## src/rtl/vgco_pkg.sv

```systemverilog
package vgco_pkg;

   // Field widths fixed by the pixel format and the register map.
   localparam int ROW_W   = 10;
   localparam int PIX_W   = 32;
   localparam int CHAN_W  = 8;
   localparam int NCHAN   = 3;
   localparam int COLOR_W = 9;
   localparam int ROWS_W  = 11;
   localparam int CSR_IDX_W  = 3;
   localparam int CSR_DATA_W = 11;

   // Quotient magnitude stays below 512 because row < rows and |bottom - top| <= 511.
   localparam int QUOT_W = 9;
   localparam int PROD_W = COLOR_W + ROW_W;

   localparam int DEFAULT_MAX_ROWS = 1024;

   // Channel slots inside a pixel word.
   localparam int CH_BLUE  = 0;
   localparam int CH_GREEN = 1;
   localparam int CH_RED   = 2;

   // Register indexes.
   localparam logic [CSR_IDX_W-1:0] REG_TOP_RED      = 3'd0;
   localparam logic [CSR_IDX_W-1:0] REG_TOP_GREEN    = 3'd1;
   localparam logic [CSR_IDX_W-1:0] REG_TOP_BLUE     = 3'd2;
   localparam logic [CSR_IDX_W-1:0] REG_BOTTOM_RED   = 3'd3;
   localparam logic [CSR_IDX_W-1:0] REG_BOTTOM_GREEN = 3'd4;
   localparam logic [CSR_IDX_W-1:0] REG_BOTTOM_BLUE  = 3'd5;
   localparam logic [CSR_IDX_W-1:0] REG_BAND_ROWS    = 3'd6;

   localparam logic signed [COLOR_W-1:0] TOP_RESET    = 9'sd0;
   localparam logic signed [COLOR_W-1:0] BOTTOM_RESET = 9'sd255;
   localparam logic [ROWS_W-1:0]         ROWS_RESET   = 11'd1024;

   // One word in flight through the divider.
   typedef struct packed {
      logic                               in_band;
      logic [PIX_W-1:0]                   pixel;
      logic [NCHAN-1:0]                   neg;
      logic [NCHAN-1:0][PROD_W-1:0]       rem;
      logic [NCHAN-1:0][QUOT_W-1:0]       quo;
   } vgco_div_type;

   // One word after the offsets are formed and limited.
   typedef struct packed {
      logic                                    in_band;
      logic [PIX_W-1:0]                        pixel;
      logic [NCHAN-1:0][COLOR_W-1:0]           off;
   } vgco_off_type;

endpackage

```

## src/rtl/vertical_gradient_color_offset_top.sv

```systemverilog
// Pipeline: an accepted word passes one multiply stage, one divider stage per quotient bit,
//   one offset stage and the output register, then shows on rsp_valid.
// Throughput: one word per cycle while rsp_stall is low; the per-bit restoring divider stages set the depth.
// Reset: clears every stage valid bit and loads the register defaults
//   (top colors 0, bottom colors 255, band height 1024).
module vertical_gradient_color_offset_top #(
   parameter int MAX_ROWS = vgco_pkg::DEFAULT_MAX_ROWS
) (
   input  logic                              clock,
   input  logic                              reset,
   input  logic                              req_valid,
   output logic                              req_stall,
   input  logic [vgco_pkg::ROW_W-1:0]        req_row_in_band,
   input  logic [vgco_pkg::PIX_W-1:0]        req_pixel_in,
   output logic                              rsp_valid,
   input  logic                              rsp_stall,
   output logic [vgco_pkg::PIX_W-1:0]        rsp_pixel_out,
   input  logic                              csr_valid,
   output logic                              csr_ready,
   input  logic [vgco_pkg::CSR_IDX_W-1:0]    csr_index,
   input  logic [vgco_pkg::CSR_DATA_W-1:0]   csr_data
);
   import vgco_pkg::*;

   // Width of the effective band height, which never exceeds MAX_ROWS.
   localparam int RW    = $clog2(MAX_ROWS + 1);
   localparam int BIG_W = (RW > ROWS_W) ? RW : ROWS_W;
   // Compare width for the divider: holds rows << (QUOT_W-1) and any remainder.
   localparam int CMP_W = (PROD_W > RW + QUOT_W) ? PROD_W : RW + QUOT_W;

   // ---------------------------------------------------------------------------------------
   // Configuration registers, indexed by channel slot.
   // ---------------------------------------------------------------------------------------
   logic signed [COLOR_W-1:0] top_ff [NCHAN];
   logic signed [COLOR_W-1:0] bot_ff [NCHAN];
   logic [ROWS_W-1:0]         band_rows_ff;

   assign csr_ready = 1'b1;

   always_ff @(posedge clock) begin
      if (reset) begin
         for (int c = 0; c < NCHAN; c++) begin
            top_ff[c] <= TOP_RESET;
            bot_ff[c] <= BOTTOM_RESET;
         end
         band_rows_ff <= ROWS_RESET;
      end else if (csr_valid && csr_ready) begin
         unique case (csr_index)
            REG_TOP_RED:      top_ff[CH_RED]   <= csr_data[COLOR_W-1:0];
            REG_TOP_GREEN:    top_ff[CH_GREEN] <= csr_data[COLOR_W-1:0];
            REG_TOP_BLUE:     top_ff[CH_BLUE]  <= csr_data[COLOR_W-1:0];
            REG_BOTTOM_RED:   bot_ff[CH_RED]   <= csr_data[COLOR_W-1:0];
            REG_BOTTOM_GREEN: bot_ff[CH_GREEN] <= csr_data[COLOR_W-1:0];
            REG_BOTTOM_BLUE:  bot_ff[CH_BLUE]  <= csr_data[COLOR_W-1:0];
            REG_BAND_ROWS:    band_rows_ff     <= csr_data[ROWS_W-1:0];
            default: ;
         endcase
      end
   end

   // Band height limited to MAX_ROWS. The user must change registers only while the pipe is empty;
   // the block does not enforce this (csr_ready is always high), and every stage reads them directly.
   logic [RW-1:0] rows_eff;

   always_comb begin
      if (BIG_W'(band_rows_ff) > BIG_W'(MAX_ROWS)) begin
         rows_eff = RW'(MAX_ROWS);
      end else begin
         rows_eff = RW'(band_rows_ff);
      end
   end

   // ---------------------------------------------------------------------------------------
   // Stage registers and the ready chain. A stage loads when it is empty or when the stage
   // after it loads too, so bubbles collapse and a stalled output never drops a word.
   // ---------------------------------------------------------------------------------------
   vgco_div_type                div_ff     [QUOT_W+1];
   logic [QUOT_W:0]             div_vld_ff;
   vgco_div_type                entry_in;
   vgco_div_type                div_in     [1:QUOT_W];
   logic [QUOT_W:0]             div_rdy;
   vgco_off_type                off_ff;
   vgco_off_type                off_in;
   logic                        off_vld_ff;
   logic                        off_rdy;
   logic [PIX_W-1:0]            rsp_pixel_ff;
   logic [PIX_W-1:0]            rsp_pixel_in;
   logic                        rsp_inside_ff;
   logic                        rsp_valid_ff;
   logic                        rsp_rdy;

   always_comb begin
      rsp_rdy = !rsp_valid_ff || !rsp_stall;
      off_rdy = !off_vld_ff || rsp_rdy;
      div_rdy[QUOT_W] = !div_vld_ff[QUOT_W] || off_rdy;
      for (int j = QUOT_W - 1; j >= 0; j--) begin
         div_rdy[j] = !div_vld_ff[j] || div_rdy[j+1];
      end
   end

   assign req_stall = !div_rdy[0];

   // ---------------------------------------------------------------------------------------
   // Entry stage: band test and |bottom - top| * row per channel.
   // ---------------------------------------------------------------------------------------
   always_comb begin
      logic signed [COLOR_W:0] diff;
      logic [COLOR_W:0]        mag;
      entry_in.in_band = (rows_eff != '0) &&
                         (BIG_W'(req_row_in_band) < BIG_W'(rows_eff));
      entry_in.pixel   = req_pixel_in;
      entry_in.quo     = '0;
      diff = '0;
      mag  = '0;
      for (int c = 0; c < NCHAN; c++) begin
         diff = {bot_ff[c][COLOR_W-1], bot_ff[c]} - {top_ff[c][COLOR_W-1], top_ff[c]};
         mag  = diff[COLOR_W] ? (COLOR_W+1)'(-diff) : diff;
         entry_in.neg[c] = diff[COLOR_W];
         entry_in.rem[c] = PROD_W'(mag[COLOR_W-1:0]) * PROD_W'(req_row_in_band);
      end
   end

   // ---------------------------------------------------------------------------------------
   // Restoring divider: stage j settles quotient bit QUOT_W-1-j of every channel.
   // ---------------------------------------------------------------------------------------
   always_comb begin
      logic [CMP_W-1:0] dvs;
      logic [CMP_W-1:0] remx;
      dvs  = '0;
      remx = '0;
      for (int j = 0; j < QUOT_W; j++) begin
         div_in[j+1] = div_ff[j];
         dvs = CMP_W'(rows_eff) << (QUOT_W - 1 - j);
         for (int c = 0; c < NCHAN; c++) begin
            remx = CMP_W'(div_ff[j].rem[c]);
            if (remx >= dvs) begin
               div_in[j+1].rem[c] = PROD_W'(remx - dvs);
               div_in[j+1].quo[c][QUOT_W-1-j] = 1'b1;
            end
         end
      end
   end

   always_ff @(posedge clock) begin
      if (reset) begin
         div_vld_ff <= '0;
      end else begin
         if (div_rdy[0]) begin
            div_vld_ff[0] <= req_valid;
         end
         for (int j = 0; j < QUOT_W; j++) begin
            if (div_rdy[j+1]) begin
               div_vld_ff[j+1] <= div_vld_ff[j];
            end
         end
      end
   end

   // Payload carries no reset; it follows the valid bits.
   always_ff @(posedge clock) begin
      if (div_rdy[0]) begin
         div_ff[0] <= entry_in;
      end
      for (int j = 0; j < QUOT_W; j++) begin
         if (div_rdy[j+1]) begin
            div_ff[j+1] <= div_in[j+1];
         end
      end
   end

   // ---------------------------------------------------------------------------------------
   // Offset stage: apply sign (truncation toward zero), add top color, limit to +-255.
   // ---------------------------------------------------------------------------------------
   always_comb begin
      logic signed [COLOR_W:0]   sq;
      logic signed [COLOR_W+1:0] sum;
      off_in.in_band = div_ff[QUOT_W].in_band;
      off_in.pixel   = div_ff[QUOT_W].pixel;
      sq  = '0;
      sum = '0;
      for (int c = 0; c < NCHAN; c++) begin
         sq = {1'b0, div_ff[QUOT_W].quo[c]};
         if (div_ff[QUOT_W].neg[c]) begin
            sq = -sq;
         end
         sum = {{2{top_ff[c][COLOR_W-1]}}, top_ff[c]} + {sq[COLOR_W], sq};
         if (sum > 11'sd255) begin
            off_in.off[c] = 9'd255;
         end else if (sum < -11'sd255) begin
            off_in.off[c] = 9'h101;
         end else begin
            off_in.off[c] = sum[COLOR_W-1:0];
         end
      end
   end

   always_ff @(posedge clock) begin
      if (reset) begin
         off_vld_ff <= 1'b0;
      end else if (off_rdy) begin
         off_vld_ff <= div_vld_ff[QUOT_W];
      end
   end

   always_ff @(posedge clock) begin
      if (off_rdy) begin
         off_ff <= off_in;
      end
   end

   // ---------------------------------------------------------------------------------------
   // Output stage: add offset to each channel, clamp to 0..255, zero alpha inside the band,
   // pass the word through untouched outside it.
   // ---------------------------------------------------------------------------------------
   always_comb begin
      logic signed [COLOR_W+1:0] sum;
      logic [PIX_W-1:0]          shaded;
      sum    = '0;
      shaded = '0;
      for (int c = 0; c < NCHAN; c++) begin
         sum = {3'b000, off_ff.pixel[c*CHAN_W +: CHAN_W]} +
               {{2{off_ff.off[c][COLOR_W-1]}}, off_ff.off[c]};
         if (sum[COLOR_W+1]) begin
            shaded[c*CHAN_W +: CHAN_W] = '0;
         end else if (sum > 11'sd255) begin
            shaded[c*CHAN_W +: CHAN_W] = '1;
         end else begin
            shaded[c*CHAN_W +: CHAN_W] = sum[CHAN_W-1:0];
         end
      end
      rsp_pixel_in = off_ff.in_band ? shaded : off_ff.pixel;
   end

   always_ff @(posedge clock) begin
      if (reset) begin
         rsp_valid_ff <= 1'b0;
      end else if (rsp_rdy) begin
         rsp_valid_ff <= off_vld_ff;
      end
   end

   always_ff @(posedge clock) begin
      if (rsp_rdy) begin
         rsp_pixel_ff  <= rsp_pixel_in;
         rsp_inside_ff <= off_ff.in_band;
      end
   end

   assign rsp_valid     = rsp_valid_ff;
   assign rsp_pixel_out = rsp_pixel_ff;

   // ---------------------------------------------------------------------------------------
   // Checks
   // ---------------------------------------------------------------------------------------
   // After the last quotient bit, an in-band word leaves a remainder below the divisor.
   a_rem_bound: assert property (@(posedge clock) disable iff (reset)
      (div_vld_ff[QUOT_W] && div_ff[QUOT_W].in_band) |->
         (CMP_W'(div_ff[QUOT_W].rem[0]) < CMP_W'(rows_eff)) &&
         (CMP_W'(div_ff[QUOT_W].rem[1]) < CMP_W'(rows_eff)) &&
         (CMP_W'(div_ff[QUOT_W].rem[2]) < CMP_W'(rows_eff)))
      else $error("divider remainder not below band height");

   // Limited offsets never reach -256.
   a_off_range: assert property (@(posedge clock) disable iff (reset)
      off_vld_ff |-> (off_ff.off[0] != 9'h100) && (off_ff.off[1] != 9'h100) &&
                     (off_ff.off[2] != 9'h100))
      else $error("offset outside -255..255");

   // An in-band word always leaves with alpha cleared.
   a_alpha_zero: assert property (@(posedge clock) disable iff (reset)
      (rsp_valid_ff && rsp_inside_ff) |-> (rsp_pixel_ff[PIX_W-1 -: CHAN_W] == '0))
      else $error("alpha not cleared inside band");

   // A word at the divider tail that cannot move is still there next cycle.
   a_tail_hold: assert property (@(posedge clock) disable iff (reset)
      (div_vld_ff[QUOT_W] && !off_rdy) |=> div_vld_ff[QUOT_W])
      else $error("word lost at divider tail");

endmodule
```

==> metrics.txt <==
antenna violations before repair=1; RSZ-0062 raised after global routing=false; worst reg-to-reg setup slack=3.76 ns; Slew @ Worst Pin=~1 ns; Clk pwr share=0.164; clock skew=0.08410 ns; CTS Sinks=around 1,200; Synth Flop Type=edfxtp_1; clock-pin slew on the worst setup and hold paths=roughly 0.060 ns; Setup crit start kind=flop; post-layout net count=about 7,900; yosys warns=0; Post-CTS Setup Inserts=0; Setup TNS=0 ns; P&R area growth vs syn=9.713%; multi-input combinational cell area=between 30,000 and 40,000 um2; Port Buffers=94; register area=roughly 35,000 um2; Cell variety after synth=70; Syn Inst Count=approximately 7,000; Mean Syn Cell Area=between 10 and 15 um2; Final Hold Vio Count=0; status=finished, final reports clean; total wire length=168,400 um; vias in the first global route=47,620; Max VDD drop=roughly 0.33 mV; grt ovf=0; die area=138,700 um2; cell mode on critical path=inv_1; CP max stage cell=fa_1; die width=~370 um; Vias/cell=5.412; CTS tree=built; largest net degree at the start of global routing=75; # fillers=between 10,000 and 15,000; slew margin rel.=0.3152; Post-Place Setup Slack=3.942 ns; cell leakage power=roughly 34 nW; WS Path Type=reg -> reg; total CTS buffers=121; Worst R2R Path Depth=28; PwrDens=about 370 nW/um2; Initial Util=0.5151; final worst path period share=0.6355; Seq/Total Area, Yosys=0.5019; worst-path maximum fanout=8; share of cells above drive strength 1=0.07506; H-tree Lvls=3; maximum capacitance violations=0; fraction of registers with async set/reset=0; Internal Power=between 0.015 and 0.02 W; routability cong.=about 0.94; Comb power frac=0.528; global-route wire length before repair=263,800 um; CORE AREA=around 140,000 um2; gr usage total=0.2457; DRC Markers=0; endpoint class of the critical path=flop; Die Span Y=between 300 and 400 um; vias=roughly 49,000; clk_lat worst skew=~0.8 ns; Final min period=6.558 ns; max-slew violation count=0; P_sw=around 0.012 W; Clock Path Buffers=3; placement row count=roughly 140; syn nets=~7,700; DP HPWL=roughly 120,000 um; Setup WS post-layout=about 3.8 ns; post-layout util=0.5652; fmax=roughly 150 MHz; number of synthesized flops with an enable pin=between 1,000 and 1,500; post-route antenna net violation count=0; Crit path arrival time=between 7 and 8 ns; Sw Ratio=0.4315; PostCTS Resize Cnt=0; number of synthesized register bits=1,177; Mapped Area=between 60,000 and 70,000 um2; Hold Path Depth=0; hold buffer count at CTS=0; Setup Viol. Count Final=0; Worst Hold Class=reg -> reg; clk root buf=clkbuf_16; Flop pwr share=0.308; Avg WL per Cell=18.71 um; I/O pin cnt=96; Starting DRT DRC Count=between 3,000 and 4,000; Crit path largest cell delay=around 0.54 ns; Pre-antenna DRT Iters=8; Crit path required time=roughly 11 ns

> Exercise instructions
Which lines of the records above contain the word "disable"? Show each of them.

> Problem solution
   a_rem_bound: assert property (@(posedge clock) disable iff (reset)
   a_off_range: assert property (@(posedge clock) disable iff (reset)
   a_alpha_zero: assert property (@(posedge clock) disable iff (reset)
   a_tail_hold: assert property (@(posedge clock) disable iff (reset)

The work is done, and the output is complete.